Data extracted from a collection
※ ※ ※

==> config.mk <==
export PLATFORM = sky130hd
export DESIGN_NAME = pzcorebus_response_sequencer
export DESIGN_NICKNAME = d
export VERILOG_FILES = /design/src/rtl/pzcorebus_pkg.sv /design/src/rtl/pzcorebus_response_sequencer.sv
export SDC_FILE = /design/constraint.sdc
export NUM_CORES = 1
export LEC_CHECK = 0
export CORE_AREA = 10 10 220 222
export DETAILED_ROUTE_END_ITERATION = 6
export DIE_AREA = 0 0 230 232
export PLACE_DENSITY = 0.47
export SLEW_MARGIN = 40
export SYNTH_ARGS = -nofsm -noshare
export SYNTH_HDL_FRONTEND = slang
export SYNTH_SLANG_ARGS = --single-unit
==> constraint.sdc <==
create_clock -name i_clk -period 7.9 [get_ports i_clk]
set_input_delay 0.79 -clock i_clk [delete_from_list [all_inputs] [get_ports i_clk]]
set_output_delay 0.79 -clock i_clk [all_outputs]
set_load 0.03 [all_outputs]
==> src/rtl/pzcorebus_pkg.sv <==
// Shared pzcorebus type definitions used by the response sequencer and its bench.
//   pzcorebus_command_type  : command encoding; bit 3 set marks a non-posted command
//   pzcorebus_response_type : response encoding; zero is the idle/null response
package pzcorebus_pkg;

  typedef enum logic [3:0] {
    PZCOREBUS_NULL_COMMAND          = 4'h0,
    PZCOREBUS_MESSAGE               = 4'h1,
    PZCOREBUS_WRITE                 = 4'h2,
    PZCOREBUS_FULL_WRITE            = 4'h3,
    PZCOREBUS_ATOMIC                = 4'h4,
    PZCOREBUS_READ                  = 4'h8,
    PZCOREBUS_MESSAGE_NON_POSTED    = 4'h9,
    PZCOREBUS_WRITE_NON_POSTED      = 4'hA,
    PZCOREBUS_FULL_WRITE_NON_POSTED = 4'hB,
    PZCOREBUS_ATOMIC_NON_POSTED     = 4'hC
  } pzcorebus_command_type;

  typedef enum logic [1:0] {
    PZCOREBUS_NULL_RESPONSE        = 2'd0,
    PZCOREBUS_RESPONSE             = 2'd1,
    PZCOREBUS_RESPONSE_WITH_DATA   = 2'd2
  } pzcorebus_response_type;

  // Non-posted commands are the ones that expect a response.
  function automatic logic is_non_posted_command(input pzcorebus_command_type cmd);
    return cmd[3];
  endfunction

endpackage

==> src/rtl/pzcorebus_response_sequencer.sv <==
// Slave-side response stage for a memory-H profile pzcorebus slave.
// Accepts one command at a time from the slave's command decode and produces
// the matching response on the sresp port. Reads and non-posted atomics are
// split into data beats with per-beat unit enables and a last flag; the data
// itself is passed straight through from the local read data source. Other
// non-posted commands produce a single data-less response; posted commands
// produce nothing.
//
// Ports:
//   i_clk, i_rst_n                 clock, asynchronous active-low reset
//   i_mcmd_valid / o_scmd_accept   command handshake
//   i_mcmd, i_mid, i_maddr,
//   i_mlength                      command type, id, byte address, packed length
//   i_rdata_valid / o_rdata_ready  local read data handshake
//   i_rdata                        local read data
//   o_sresp_valid / i_mresp_accept response handshake
//   o_sresp, o_sid, o_sdata,
//   o_sresp_uniten, o_slast        response type, id, data, unit enables, last beat
module pzcorebus_response_sequencer
  import pzcorebus_pkg::*;
#(
  parameter int   ID_WIDTH        = 8,
  parameter int   ADDRESS_WIDTH   = 32,
  parameter int   MAX_LENGTH      = 256,
  parameter int   LENGTH_WIDTH    = $clog2(MAX_LENGTH),
  parameter int   DATA_WIDTH      = 256,
  parameter int   UNIT_DATA_WIDTH = 32,
  localparam int  DATA_SIZE       = DATA_WIDTH / UNIT_DATA_WIDTH
)(
  input  logic                       i_clk,
  input  logic                       i_rst_n,
  input  logic                       i_mcmd_valid,
  output logic                       o_scmd_accept,
  input  pzcorebus_command_type      i_mcmd,
  input  logic [ID_WIDTH-1:0]        i_mid,
  input  logic [ADDRESS_WIDTH-1:0]   i_maddr,
  input  logic [LENGTH_WIDTH-1:0]    i_mlength,
  input  logic                       i_rdata_valid,
  output logic                       o_rdata_ready,
  input  logic [DATA_WIDTH-1:0]      i_rdata,
  output logic                       o_sresp_valid,
  input  logic                       i_mresp_accept,
  output pzcorebus_response_type     o_sresp,
  output logic [ID_WIDTH-1:0]        o_sid,
  output logic [DATA_WIDTH-1:0]      o_sdata,
  output logic [DATA_SIZE-1:0]       o_sresp_uniten,
  output logic                       o_slast
);

  // Offset is kept one bit wide even for single-unit buses; it is then always zero.
  localparam int OFFSET_WIDTH = (DATA_SIZE > 1) ? $clog2(DATA_SIZE) : 1;
  localparam int OFFSET_LSB   = $clog2(UNIT_DATA_WIDTH) - 3;
  // Wide enough to hold both MAX_LENGTH and DATA_SIZE.
  localparam int COUNT_WIDTH  = ((LENGTH_WIDTH > OFFSET_WIDTH) ? LENGTH_WIDTH : OFFSET_WIDTH) + 1;

  typedef enum logic [1:0] {
    IDLE        = 2'd0,
    DATA_RESP   = 2'd1,
    NODATA_RESP = 2'd2
  } state_e;

  state_e                   state_r;
  state_e                   state_next_s;
  logic [ID_WIDTH-1:0]      id_r;
  logic [COUNT_WIDTH-1:0]   remaining_r;
  logic [OFFSET_WIDTH-1:0]  offset_r;

  logic                     load_cmd_s;
  logic                     beat_done_s;
  logic [OFFSET_WIDTH-1:0]  read_offset_s;
  logic [COUNT_WIDTH-1:0]   read_length_s;
  logic [COUNT_WIDTH-1:0]   offset_ext_s;
  logic [COUNT_WIDTH-1:0]   avail_s;
  logic [COUNT_WIDTH-1:0]   size_s;
  logic                     last_s;
  logic [DATA_SIZE-1:0]     uniten_s;

  // Only the unit-offset bits of the address matter here.
  logic unused_s;
  assign unused_s = ^i_maddr;

  if (DATA_SIZE > 1) begin : g_offset
    assign read_offset_s = i_maddr[OFFSET_LSB +: OFFSET_WIDTH];
  end else begin : g_no_offset
    assign read_offset_s = {OFFSET_WIDTH{1'b0}};
  end

  // A packed length of zero stands for the maximum burst.
  assign read_length_s = (i_mlength == {LENGTH_WIDTH{1'b0}})
                       ? COUNT_WIDTH'(MAX_LENGTH)
                       : COUNT_WIDTH'(i_mlength);

  // Beat size: units left in the current bus word, capped by units left in the burst.
  always_comb begin
    offset_ext_s = COUNT_WIDTH'(offset_r);
    avail_s      = COUNT_WIDTH'(DATA_SIZE) - offset_ext_s;
    if (remaining_r < avail_s) begin
      size_s = remaining_r;
    end else begin
      size_s = avail_s;
    end
    last_s = (remaining_r == size_s);
  end

  // Unit enables cover [offset, offset + size).
  always_comb begin
    uniten_s = {DATA_SIZE{1'b0}};
    for (int i = 0; i < DATA_SIZE; i++) begin
      uniten_s[i] = (COUNT_WIDTH'(i) >= offset_ext_s) &&
                    (COUNT_WIDTH'(i) < (offset_ext_s + size_s));
    end
  end

  // FSM state register.
  always_ff @(posedge i_clk or negedge i_rst_n) begin
    if (!i_rst_n) begin
      state_r <= IDLE;
    end else begin
      state_r <= state_next_s;
    end
  end

  // FSM next state and response outputs; outputs are a function of state and
  // the live handshake inputs so the first beat costs no extra cycle.
  always_comb begin
    state_next_s   = state_r;
    load_cmd_s     = 1'b0;
    beat_done_s    = 1'b0;
    o_scmd_accept  = 1'b0;
    o_sresp_valid  = 1'b0;
    o_rdata_ready  = 1'b0;
    o_sresp        = PZCOREBUS_NULL_RESPONSE;
    o_sid          = {ID_WIDTH{1'b0}};
    o_sdata        = {DATA_WIDTH{1'b0}};
    o_sresp_uniten = {DATA_SIZE{1'b0}};
    o_slast        = 1'b0;
    case (state_r)
      IDLE: begin
        o_scmd_accept = 1'b1;
        if (i_mcmd_valid) begin
          load_cmd_s = 1'b1;
          if (!is_non_posted_command(i_mcmd)) begin
            state_next_s = IDLE;
          end else if ((i_mcmd == PZCOREBUS_READ) ||
                       (i_mcmd == PZCOREBUS_ATOMIC_NON_POSTED)) begin
            state_next_s = DATA_RESP;
          end else begin
            state_next_s = NODATA_RESP;
          end
        end else begin
          state_next_s = IDLE;
        end
      end
      DATA_RESP: begin
        o_sresp_valid  = i_rdata_valid;
        o_rdata_ready  = i_mresp_accept;
        o_sresp        = PZCOREBUS_RESPONSE_WITH_DATA;
        o_sid          = id_r;
        o_sdata        = i_rdata;
        o_sresp_uniten = uniten_s;
        o_slast        = last_s;
        if (i_rdata_valid && i_mresp_accept) begin
          beat_done_s  = 1'b1;
          state_next_s = last_s ? IDLE : DATA_RESP;
        end else begin
          state_next_s = DATA_RESP;
        end
      end
      NODATA_RESP: begin
        o_sresp_valid = 1'b1;
        o_sresp       = PZCOREBUS_RESPONSE;
        o_sid         = id_r;
        o_slast       = 1'b1;
        if (i_mresp_accept) begin
          state_next_s = IDLE;
        end else begin
          state_next_s = NODATA_RESP;
        end
      end
      default: begin
        state_next_s = IDLE;
      end
    endcase
  end

  // Burst bookkeeping: load on command accept, advance on each completed beat.
  always_ff @(posedge i_clk or negedge i_rst_n) begin
    if (!i_rst_n) begin
      id_r        <= {ID_WIDTH{1'b0}};
      remaining_r <= {COUNT_WIDTH{1'b0}};
      offset_r    <= {OFFSET_WIDTH{1'b0}};
    end else if (load_cmd_s) begin
      id_r <= i_mid;
      if (i_mcmd == PZCOREBUS_ATOMIC_NON_POSTED) begin
        remaining_r <= COUNT_WIDTH'(DATA_SIZE);
        offset_r    <= {OFFSET_WIDTH{1'b0}};
      end else begin
        remaining_r <= read_length_s;
        offset_r    <= read_offset_s;
      end
    end else if (beat_done_s) begin
      remaining_r <= remaining_r - size_s;
      offset_r    <= {OFFSET_WIDTH{1'b0}};
    end else begin
      remaining_r <= remaining_r;
      offset_r    <= offset_r;
    end
  end

endmodule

※ ※ ※

The answer should be an exact copy of the lines from the first line of the data through the line with "export LEC_CHECK = 0" and should contain nothing else.

==> config.mk <==
export PLATFORM = sky130hd
export DESIGN_NAME = pzcorebus_response_sequencer
export DESIGN_NICKNAME = d
export VERILOG_FILES = /design/src/rtl/pzcorebus_pkg.sv /design/src/rtl/pzcorebus_response_sequencer.sv
export SDC_FILE = /design/constraint.sdc
export NUM_CORES = 1
export LEC_CHECK = 0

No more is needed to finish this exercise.